The buyback is part of a 10 billion-swiss franc ($11 billion) plan announced in 2008, of which more than three-quarters still remain. Part of the mandate was used to mitigate the effect of the 2010 purchase of eye-care unit Alcon on Novartis shareholders, Eric Althoff, a spokesman for Novartis, said in a telephone interview.
“The market likes a buyback,” Michael Leuchten, an analyst at Barclays Plc in London, said in a telephone interview. “I’d say it’s a nice gesture, when you do the math they’re buying back 2.5 percent of their market capitalization over two years.”
Novartis rose as much as 2.6 percent to 74.25 francs in Zurich, the steepest intraday increase since Oct. 22, and was up 1.4 percent at 12:16 p.m. local time. The stock has returned 32 percent this year, compared with 28 percent for the Bloomberg Europe Pharmaceutical Index.
Novartis said it wants to save 3 to 4 percent of total sales over the next two years by focusing on procurement, consolidating research sites and reviewing its manufacturing sites.
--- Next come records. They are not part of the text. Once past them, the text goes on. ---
===== src/rtl/pwm_chan_pkg.sv =====
package pwm_chan_pkg;
  localparam int unsigned DEF_PRESC_W = 8;
  localparam int unsigned DEF_CNT_W   = 16;

  typedef enum logic {
    LVL_LOW  = 1'b0,
    LVL_HIGH = 1'b1
  } act_level_e;
endpackage


===== src/rtl/pwm_cfg_regs.sv =====
module pwm_cfg_regs
  import pwm_chan_pkg::*;
#(
  parameter int unsigned PRESC_W = DEF_PRESC_W,
  parameter int unsigned CNT_W   = DEF_CNT_W,
  localparam int unsigned PER_W  = 2 * CNT_W
) (
  input  logic               clk_i,
  input  logic               rst_ni,
  input  logic               wr_i,
  input  logic               en_i,
  input  logic [PRESC_W-1:0] presc_i,
  input  logic [PER_W-1:0]   period_i,
  input  logic               act_high_i,
  output logic [PRESC_W-1:0] presc_o,
  output logic [CNT_W-1:0]   entire_o,
  output logic [CNT_W-1:0]   active_o,
  output act_level_e         level_o,
  output logic               run_o
);
  logic [PRESC_W-1:0] presc_d;
  logic [CNT_W-1:0]   entire_d, active_d;
  act_level_e         level_d;

  // Next-state: load all fields together on a write
  always_comb begin
    presc_d  = presc_o;
    entire_d = entire_o;
    active_d = active_o;
    level_d  = level_o;
    if (wr_i) begin
      presc_d  = presc_i;
      entire_d = period_i[PER_W-1:CNT_W];
      active_d = period_i[CNT_W-1:0];
      level_d  = act_high_i ? LVL_HIGH : LVL_LOW;
    end
  end

  always_ff @(posedge clk_i or negedge rst_ni) begin
    if (!rst_ni) begin
      presc_o  <= '0;
      entire_o <= '0;
      active_o <= '0;
      level_o  <= LVL_LOW;
      run_o    <= 1'b0;
    end else begin
      presc_o  <= presc_d;
      entire_o <= entire_d;
      active_o <= active_d;
      level_o  <= level_d;
      run_o    <= en_i;
    end
  end
endmodule


===== src/rtl/pwm_wrap_cnt.sv =====
module pwm_wrap_cnt #(
  parameter int unsigned W = 8
) (
  input  logic         clk_i,
  input  logic         rst_ni,
  input  logic         clr_i,
  input  logic         step_i,
  input  logic [W-1:0] limit_i,
  output logic [W-1:0] cnt_o,
  output logic         wrap_o
);
  logic [W-1:0] cnt_d;
  logic         at_limit;

  assign at_limit = (cnt_o == limit_i);
  assign wrap_o   = step_i & at_limit & ~clr_i;

  always_comb begin
    cnt_d = cnt_o;
    if (clr_i)         cnt_d = '0;
    else if (step_i)   cnt_d = at_limit ? '0 : cnt_o + 1'b1;
  end

  always_ff @(posedge clk_i or negedge rst_ni) begin
    if (!rst_ni) cnt_o <= '0;
    else         cnt_o <= cnt_d;
  end
endmodule


===== src/rtl/pwm_out_stage.sv =====
module pwm_out_stage
  import pwm_chan_pkg::*;
#(
  parameter int unsigned CNT_W = DEF_CNT_W
) (
  input  logic [CNT_W-1:0] cnt_i,
  input  logic [CNT_W-1:0] active_i,
  input  act_level_e       level_i,
  input  logic             run_i,
  output logic             pwm_o,
  output logic             pwm_oe_o
);
  logic in_active;

  assign in_active = (cnt_i < active_i);
  assign pwm_o     = in_active ? level_i : ~level_i;
  assign pwm_oe_o  = run_i;
endmodule


===== src/rtl/pwm_tick_channel.sv =====
module pwm_tick_channel
  import pwm_chan_pkg::*;
#(
  parameter int unsigned PRESC_W = DEF_PRESC_W,
  parameter int unsigned CNT_W   = DEF_CNT_W,
  localparam int unsigned PER_W  = 2 * CNT_W
) (
  input  logic               clk_i,
  input  logic               rst_ni,
  input  logic               tick_i,
  input  logic               chan_en_i,
  input  logic               cfg_wr_i,
  input  logic [PRESC_W-1:0] cfg_presc_i,
  input  logic [PER_W-1:0]   cfg_period_i,
  input  logic               cfg_act_high_i,
  output logic               pwm_o,
  output logic               pwm_oe_o
);
  logic [PRESC_W-1:0] cfg_presc;
  logic [CNT_W-1:0]   cfg_entire, cfg_active;
  act_level_e         cfg_level;
  logic               run;
  logic               cnt_clr;
  logic [PRESC_W-1:0] presc_cnt;
  logic [CNT_W-1:0]   period_cnt;
  logic               presc_wrap, period_wrap;

  pwm_cfg_regs #(.PRESC_W(PRESC_W), .CNT_W(CNT_W)) cfg_i (
    .clk_i      (clk_i),
    .rst_ni     (rst_ni),
    .wr_i       (cfg_wr_i),
    .en_i       (chan_en_i),
    .presc_i    (cfg_presc_i),
    .period_i   (cfg_period_i),
    .act_high_i (cfg_act_high_i),
    .presc_o    (cfg_presc),
    .entire_o   (cfg_entire),
    .active_o   (cfg_active),
    .level_o    (cfg_level),
    .run_o      (run)
  );

  // Any write or an idle channel restarts both counters
  assign cnt_clr = cfg_wr_i | ~run;

  pwm_wrap_cnt #(.W(PRESC_W)) presc_i (
    .clk_i   (clk_i),
    .rst_ni  (rst_ni),
    .clr_i   (cnt_clr),
    .step_i  (tick_i),
    .limit_i (cfg_presc),
    .cnt_o   (presc_cnt),
    .wrap_o  (presc_wrap)
  );

  pwm_wrap_cnt #(.W(CNT_W)) period_i (
    .clk_i   (clk_i),
    .rst_ni  (rst_ni),
    .clr_i   (cnt_clr),
    .step_i  (presc_wrap),
    .limit_i (cfg_entire),
    .cnt_o   (period_cnt),
    .wrap_o  (period_wrap)
  );

  pwm_out_stage #(.CNT_W(CNT_W)) out_i (
    .cnt_i    (period_cnt),
    .active_i (cfg_active),
    .level_i  (cfg_level),
    .run_i    (run),
    .pwm_o    (pwm_o),
    .pwm_oe_o (pwm_oe_o)
  );

  logic unused_wrap;
  assign unused_wrap = period_wrap;
endmodule


===== config.mk =====
export PLATFORM = sky130hd
export DESIGN_NAME = pwm_tick_channel
export DESIGN_NICKNAME = d
export VERILOG_FILES = /design/src/rtl/pwm_chan_pkg.sv /design/src/rtl/pwm_cfg_regs.sv /design/src/rtl/pwm_wrap_cnt.sv /design/src/rtl/pwm_out_stage.sv /design/src/rtl/pwm_tick_channel.sv
export SDC_FILE = /design/constraint.sdc
export NUM_CORES = 1
export LEC_CHECK = 0
export BUFFER_PORTS_ARGS = -buffer_cell sky130_fd_sc_hd__buf_2
export CORE_ASPECT_RATIO = 0.75
export CORE_MARGIN = 4
export CORE_UTILIZATION = 52
export DETAILED_ROUTE_END_ITERATION = 12
export PLACE_DENSITY = 0.83
export SLEW_MARGIN = 20
export SYNTH_ARGS = -nofsm -noshare
export SYNTH_HDL_FRONTEND = slang
export SYNTH_SLANG_ARGS = --single-unit

===== constraint.sdc =====
create_clock -name clk_i -period 2 [get_ports clk_i]
set_input_delay 0.4 -clock clk_i [delete_from_list [all_inputs] [get_ports clk_i]]
set_output_delay 0.4 -clock clk_i [all_outputs]
set_load 0.01 [all_outputs]

==> results.sh, run 1 <==
export IMPL_hold_buffers=0
export IMPL_hpwlAfterDp_um=5090
export IMPL_holdWs_ns=0.0677
export IMPL_hold_violations=0
export IMPL_preCtsSetupSlack_ns=-0.108
export IMPL_mostFrequentLayoutCell="sky130_fd_sc_hd__dfrtp_1"
export IMPL_switching_power_w=0.000730
export IMPL_largest_incremental_delay_on_the_critical_path_ns=0.42
export IMPL_grt_start_max_net_pins=67
export IMPL_yosys_warnings=0
export IMPL_worst_endpoint_required_ns=1.60
export IMPL_totalPowerFinal_w=0.00306
export IMPL_die_height_um=78.5
export IMPL_mappedNetlistArea_mm2=0.00345
export IMPL_timing_final_ws_setup_ns=-0.447
export IMPL_worstSetupStartpoint="period_i.cnt_o[5]"
export IMPL_worstSetupEndpointType="output port"
export IMPL_power_switching_share=0.239
export IMPL_slew_headroom=0.618
export IMPL_detailedRoute_firstIterationViolations=177
export IMPL_final_setup_viol_count=1
export IMPL_track_usage=0.199
export IMPL_clkTransAtPathRegs_ns=0.07
export IMPL_slowest_library_cell_on_the_worst_path="sky130_fd_sc_hd__dfrtp_1"
export IMPL_finalWorstPathRequiredPeriod_ns=2.45
export IMPL_global_route_overflow_total=0
export IMPL_cell_internal_pwr_w=0.00233
export IMPL_rows=25
export IMPL_multi_input_area_mm2=0.00177
export IMPL_avgSynthCellArea_um2=10.9
export IMPL_htree_num_levels=3
export IMPL_n_antenna_cell=0
export IMPL_total_leakage_power_nw=1.93
export IMPL_layout_area_seq_mm2=0.00165
export IMPL_rr_startpoint="presc_i.cnt_o[0]"
export IMPL_critical_path_peak_fanout=2
export IMPL_synth_largest_area_cell="sky130_fd_sc_hd__dfrtp_1"
export IMPL_cpMostUsedCell="sky130_fd_sc_hd__a211oi_2"
export IMPL_via_count_of_the_first_global_routing_pass=2623
export IMPL_cts_tree="yes"
export IMPL_numCtsBuffers=9
export IMPL_detail_route_first_pass_iterations=4
export IMPL_crit_path_start_kind="register"
export IMPL_drcViolationCount=0
export IMPL_nets=452
export IMPL_fmax_mhz=409
export IMPL_final_cell_mix="66 x sky130_fd_sc_hd__dfrtp_1, 47 x sky130_fd_sc_hd__buf_2, 27 x sky130_fd_sc_hd__mux2_2, 26 x sky130_fd_sc_hd__nand2_1, 25 x sky130_fd_sc_hd__xnor2_1"
export IMPL_worst_hold_path_type="input pin to asynchronous set/reset pin"
export IMPL_io_pins=48
export IMPL_yosys_register_bits=66
export IMPL_io_buffers=47
export IMPL_post_route_util=0.663
export IMPL_worstSetupPathType="register to output port"
export IMPL_cts_root_buf="sky130_fd_sc_hd__clkbuf_8"
export IMPL_synth_distinct_cells=40
export IMPL_syn_instance_count=317
export IMPL_clock_sinks=66
export IMPL_fin_worst_skew_ns=0.0109
export IMPL_final_max_slew_violation_count=0
export IMPL_irDropWorstVdd_uv=498
export IMPL_p_per_area_mw_per_mm2=724
export IMPL_synth_nets=380
export IMPL_grt_setup_unrepaired="true"
export IMPL_synth_top_area_share=0.479
export IMPL_fp_dieArea_mm2=0.00801
export IMPL_status="finished, violations left"
export IMPL_drt_wl_total_um=7440
export IMPL_timing_max_cap_violations=0
export IMPL_fraction_of_power_consumed_by_sequential_logic=0.481
export IMPL_global_route_wire_length_before_repair_um=12200
export IMPL_clkLatencyLatePin_ns=0.35
export IMPL_area_overhead_vs_synth_pct=22.6
export IMPL_final_fill_count=478
export IMPL_clockBufferDepth=2
export IMPL_power_share_clock=0.400
export IMPL_globalplace_congestion=0.864
export IMPL_post_route_cells_drive_above_1_share=0.368
export IMPL_share_comb_of_total_power=0.119
export IMPL_avgViaCountPerCell=5.32
export IMPL_floorplan_initialDensity=0.541
export IMPL_netlist_top_cells_area="sky130_fd_sc_hd__dfrtp_1 48%, sky130_fd_sc_hd__mux2_2 8.8%, sky130_fd_sc_hd__xnor2_1 6.3%"
export IMPL_tightest_slew_ns=0.573
export IMPL_routedWlPerCell_um=15.7
export IMPL_coreArea_mm2=0.00638
export IMPL_cells_along_the_critical_path="ha_4, a21oi_2, nor2_1, a211oi_2, o21ai_1, a211oi_2, xnor2_1, buf_2"
export IMPL_route_antenna_remaining_nets=0
export IMPL_failed_checks="setup timing"
export IMPL_grt_antenna_before_repair=0
export IMPL_via_count=2527
export IMPL_timing_final_crit_share=1.22
export IMPL_synth_yosys_seq_area_share=0.479
export IMPL_cp_arrival_ns=2.05
export IMPL_chipWidth_um=102
-- area by class of cell --
cell class	instances	share of cell area
sequential	66	0.390
clock inverter	5	0.0183
clock buffer	11	0.0334
multi-input combinational	224	0.418
tap	81	0.0240
inverter	17	0.0151
timing repair buffer	71	0.101
-- Yosys cell counts (all sizes together) --
library cell,number
o21ai,28
and3,7
or3b,3
inv,17
xnor2,26
and2,5
nand3,8
nor3,3
nand2,27
nand4,12
mux2,27
ha,17
a21oi,11
o31ai,1
and4,1
a211oi,3
xor2,13
nor4,1
o21a,1
nand2b,7
o211ai,1
nor2b,1
o22ai,1
clkbuf,6
nor2,18
buf,5
o2111a,1
dfrtp,66
-- registers in the layout, indices dropped and copies added (netlist names) --
register        count
cfg_i.presc_o       8
cfg_i.active_o     16
period_i.cnt_o     16
cfg_i.entire_o     16
cfg_i.level_o       1
cfg_i.run_o         1
presc_i.cnt_o       8
-- power by group through the flow --
stage                     sequential [W]  clock, W  combinational, W
after floorplan                  0.00148         0          0.000222
after global placement           0.00149         0          0.000326
after detailed placement         0.00150         0          0.000340
after CTS                        0.00147   0.00124          0.000347
after global routing             0.00148   0.00130          0.000412
final                            0.00147   0.00123          0.000365
-- worst max-delay path: cells and delay by family (launching register included) --
family | cells | cell delay, ns
buf+inv | 1 | 0.15
fa+ha+maj | 1 | 0.26
compound gates | 4 | 0.68
simple gates | 1 | 0.06
flops | 1 | 0.42
xor+xnor | 1 | 0.13
-- through the flow --
stage	cells	setup TNS, ns	area (um2)
after CTS	472	-0.425	4120
after global routing	475	-0.530	4230
after detailed placement	454	-0.108	3880
after floorplan	317	0	3450
final	475	-0.447	4230
after global placement	454	-0.0778	3880
-- final timing paths --
| path | end | cells past startpoint | slack, ns |
|---|---|---|---|
| min in group clk_i | cfg_i.run_o | 1 | 0.16 |
| min reg2reg | cfg_i.active_o[0] | 1 | 0.53 |
| max | pwm_o | 8 | -0.45 |
| min | presc_i.cnt_o[7] | 2 | 0.07 |
| max reg2reg | period_i.cnt_o[4] | 6 | 0.16 |
| max in group asynchronous | cfg_i.entire_o[0] | 2 | 1.67 |
-- what timing repair did --
action                                  CTS  global route
pin swaps                                 6             6
gates resized for setup                   2            16
buffers inserted                          2             2
endpoints found under the setup margin    1            13
cloned                                    0             1
-- cell families (layout without fill, tap and decap cells) --
group | Yosys count | after routing | share of synthesized area
simple gates | 93 | 94 | 0.149
fa+ha+maj | 17 | 17 | 0.0617
buf+inv | 28 | 104 | 0.0395
compound gates | 47 | 47 | 0.0820
flops | 66 | 66 | 0.479
xor+xnor | 39 | 39 | 0.101
mux | 27 | 27 | 0.0881
-- per-layer routing --
metal | track usage | routed length [um] | share of wire
met1 | 0.281 | 3460 | 0.46
met4 | 0.0695 | 136 | 0.018
met2 | 0.285 | 3400 | 0.46
met5 | 0 | 0 | 0
met3 | 0.0666 | 443 | 0.060
(Power assumes the default switching activity.)
==> run 2, diff against run 1 <==
--- a/config.mk
+++ b/config.mk
@@ -11,6 +11,7 @@
 export CORE_UTILIZATION = 52
 export DETAILED_ROUTE_END_ITERATION = 12
 export PLACE_DENSITY = 0.83
+export RECOVER_POWER = 100
 export SLEW_MARGIN = 20
 export SYNTH_ARGS = -nofsm -noshare
 export SYNTH_HDL_FRONTEND = slang
==> results.sh, run 2 (synthesized netlist as in run 1, its figures left out) <==
export IMPL_status="finished, violations left"
export IMPL_failed_checks="capacitance limit, slew limit, setup timing"
export IMPL_fmax_mhz=409
export IMPL_track_usage=0.199
export IMPL_final_max_slew_violation_count=67
export IMPL_io_buffers=47
export IMPL_routedWlPerCell_um=15.7
export IMPL_hold_violations=0
export IMPL_drt_wl_total_um=7470
export IMPL_coreArea_mm2=0.00638
export IMPL_hpwlAfterDp_um=5090
export IMPL_grt_antenna_before_repair=0
export IMPL_global_route_wire_length_before_repair_um=12200
export IMPL_drcViolationCount=0
export IMPL_post_route_util=0.659
export IMPL_timing_final_ws_setup_ns=-0.446
export IMPL_nets=452
export IMPL_worst_hold_path_type="input pin to register"
export IMPL_post_place_cells=454
export IMPL_p_per_area_mw_per_mm2=727
export IMPL_post_route_cells_drive_above_1_share=0.358
export IMPL_irDropWorstVdd_uv=499
export IMPL_globalplace_congestion=0.864
export IMPL_global_route_overflow_total=0
export IMPL_die_height_um=78.5
export IMPL_timing_max_cap_violations=1
export IMPL_largestRegisters="cfg_i.active_o: 16 flops, cfg_i.entire_o: 16 flops, period_i.cnt_o: 16 flops"
export IMPL_grt_setup_unrepaired="true"
export IMPL_tightest_slew_ns=1.58
export IMPL_clkLatencyLatePin_ns=0.35
export IMPL_worstSetupEndpointType="output port"
export IMPL_fp_dieArea_mm2=0.00801
export IMPL_clock_sinks=66
export IMPL_crit_path_start_kind="register"
export IMPL_chipWidth_um=102
export IMPL_preCtsSetupSlack_ns=-0.108
export IMPL_route_antenna_remaining_nets=0
export IMPL_worstSetupPathType="register to output port"
export IMPL_area_overhead_vs_synth_pct=21.8
export IMPL_via_count=2523
export IMPL_detailedRoute_firstIterationViolations=179
export IMPL_total_leakage_power_nw=1.92
export IMPL_rows=25
export IMPL_numCtsBuffers=9
export IMPL_critical_path_peak_fanout=2
export IMPL_totalPowerFinal_w=0.00306
export IMPL_grt_start_max_net_pins=67
export IMPL_final_setup_viol_count=1
export IMPL_fin_worst_skew_ns=0.0113
export IMPL_n_antenna_cell=0
export IMPL_avgViaCountPerCell=5.31
export IMPL_via_count_of_the_first_global_routing_pass=2623
export IMPL_clkTransAtPathRegs_ns=0.07
export IMPL_number_of_cells_in_the_finished_layout_apart_from_fillers=475
export IMPL_timing_final_crit_share=1.22
export IMPL_final_fill_count=485
export IMPL_hold_buffers=0
export IMPL_cts_root_buf="sky130_fd_sc_hd__clkbuf_8"
export IMPL_io_pins=48
export IMPL_cp_arrival_ns=2.05
export IMPL_final_cell_mix="66 x sky130_fd_sc_hd__dfrtp_1, 46 x sky130_fd_sc_hd__buf_2, 26 x sky130_fd_sc_hd__nand2_1, 26 x sky130_fd_sc_hd__mux2_2, 25 x sky130_fd_sc_hd__xnor2_1"
export IMPL_finalWorstPathRequiredPeriod_ns=2.45
export IMPL_slew_headroom=-0.0502
export IMPL_cts_tree="yes"
export IMPL_detail_route_first_pass_iterations=4
export IMPL_htree_num_levels=3
export IMPL_mostFrequentLayoutCell="sky130_fd_sc_hd__dfrtp_1"
export IMPL_holdWs_ns=0.159
export IMPL_worst_endpoint_required_ns=1.60
export IMPL_floorplan_initialDensity=0.541
export IMPL_clockBufferDepth=2
## run 2: repair_timing
item,CTS,global route
setup endpoints to repair,1,13
gates cloned,0,1
endpoints found under the hold margin,0,0
pin swaps,6,6
buffers inserted,2,2
gates resized for setup,2,16
## run 2: final timing paths
path | start | endpoint | slack, ns | depth (start not counted)
worst max-delay path | period_i.cnt_o[5] | pwm_o | -0.45 | 8
worst min-delay path | chan_en_i | cfg_i.run_o | 0.16 | 1
worst max register to register | presc_i.cnt_o[0] | period_i.cnt_o[1] | 0.09 | 6
worst min register to register | cfg_i.active_o[0] | cfg_i.active_o[0] | 0.53 | 1
max in group asynchronous | rst_ni | cfg_i.entire_o[0] | 0.53 | 2
min in group asynchronous | rst_ni | presc_i.cnt_o[7] | 0.54 | 2
## run 2: stage by stage
stage / setup TNS (ns) / instance area (um2)
after floorplan: 0 / 3450
after global placement: -0.0778 / 3880
after detailed placement: -0.108 / 3880
after CTS: -0.425 / 4120
after global routing: -0.684 / 4200
final: -0.446 / 4200
## run 2: layout make-up
cell class | instances | area (um2) | area share
inverter | 17 | 63.8 | 0.0152
clock buffer | 11 | 141 | 0.0336
tap | 81 | 101 | 0.0241
multi-input combinational | 224 | 1760 | 0.418
clock inverter | 5 | 77.6 | 0.0185
sequential | 66 | 1650 | 0.393
timing repair buffer | 71 | 409 | 0.0974
## run 2: routing by layer
| layer | routed length, um | GRT usage | vias up |
|---|---|---|---|
| met4 | 136 | 0.0695 | 0 |
| met3 | 424 | 0.0666 | 13 |
| met1 | 3480 | 0.281 | 1203 |
| met2 | 3420 | 0.285 | 73 |
| met5 | 0 | 0 | - |
| li1 | - | - | 1234 |
## run 2: report_power, final
group | switching (W) | internal (W)
Combinational | 0.000183 | 0.000176
Sequential | 0.0000514 | 0.00142
Clock | 0.000494 | 0.000732
Total | 0.000729 | 0.00233
## run 2: worst max-delay path, stage by stage (launching register included)
cell and delay (ns):
sky130_fd_sc_hd__dfrtp_1 0.42, sky130_fd_sc_hd__ha_4 0.26, sky130_fd_sc_hd__a21oi_2 0.11, sky130_fd_sc_hd__nor2_1 0.06, sky130_fd_sc_hd__a211oi_2 0.20, sky130_fd_sc_hd__o21ai_1 0.12, sky130_fd_sc_hd__a211oi_2 0.25, sky130_fd_sc_hd__xnor2_1 0.14
sky130_fd_sc_hd__buf_2 0.15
The company had $56.7 billion in sales last year.
The drugmaker also said a review of its pipeline will lead to more approvals and higher sales by 2017. Novartis’s stable of cancer drugs and sales are set to grow annually for the next five years, despite the anticipated loss of exclusivity on its cancer drug Gleevec, the company said.
The Alcon unit is now set to grow at a mid- to high-single digit rate. The company said last month group sales would do better than previously expected. Europe’s biggest drugmaker by sales has begun a review of units such as its animal-health operation that lack global scale.
Novartis announced this month it would sell its diagnostics unit to Grifols SA (GRF) for $1.68 billion, part of a strategic review of its market segments. The company now has three units with global scale, Jimenez said: pharmaceuticals, the eye-care business Alcon and the generics arm Sandoz. Novartis has said it wants its businesses to be among the industry leaders or it will consider divesting them.
The drugmaker has identified its animal-health business as a top candidate for a sale, people familiar with the matter said this month. Novartis is also considering selling its over-the-counter medicines unit and the vaccines operation, they said, although no final decision on those assets has been made.
Novartis is scheduled to start a presentation to investors in London at 1 p.m. local time today.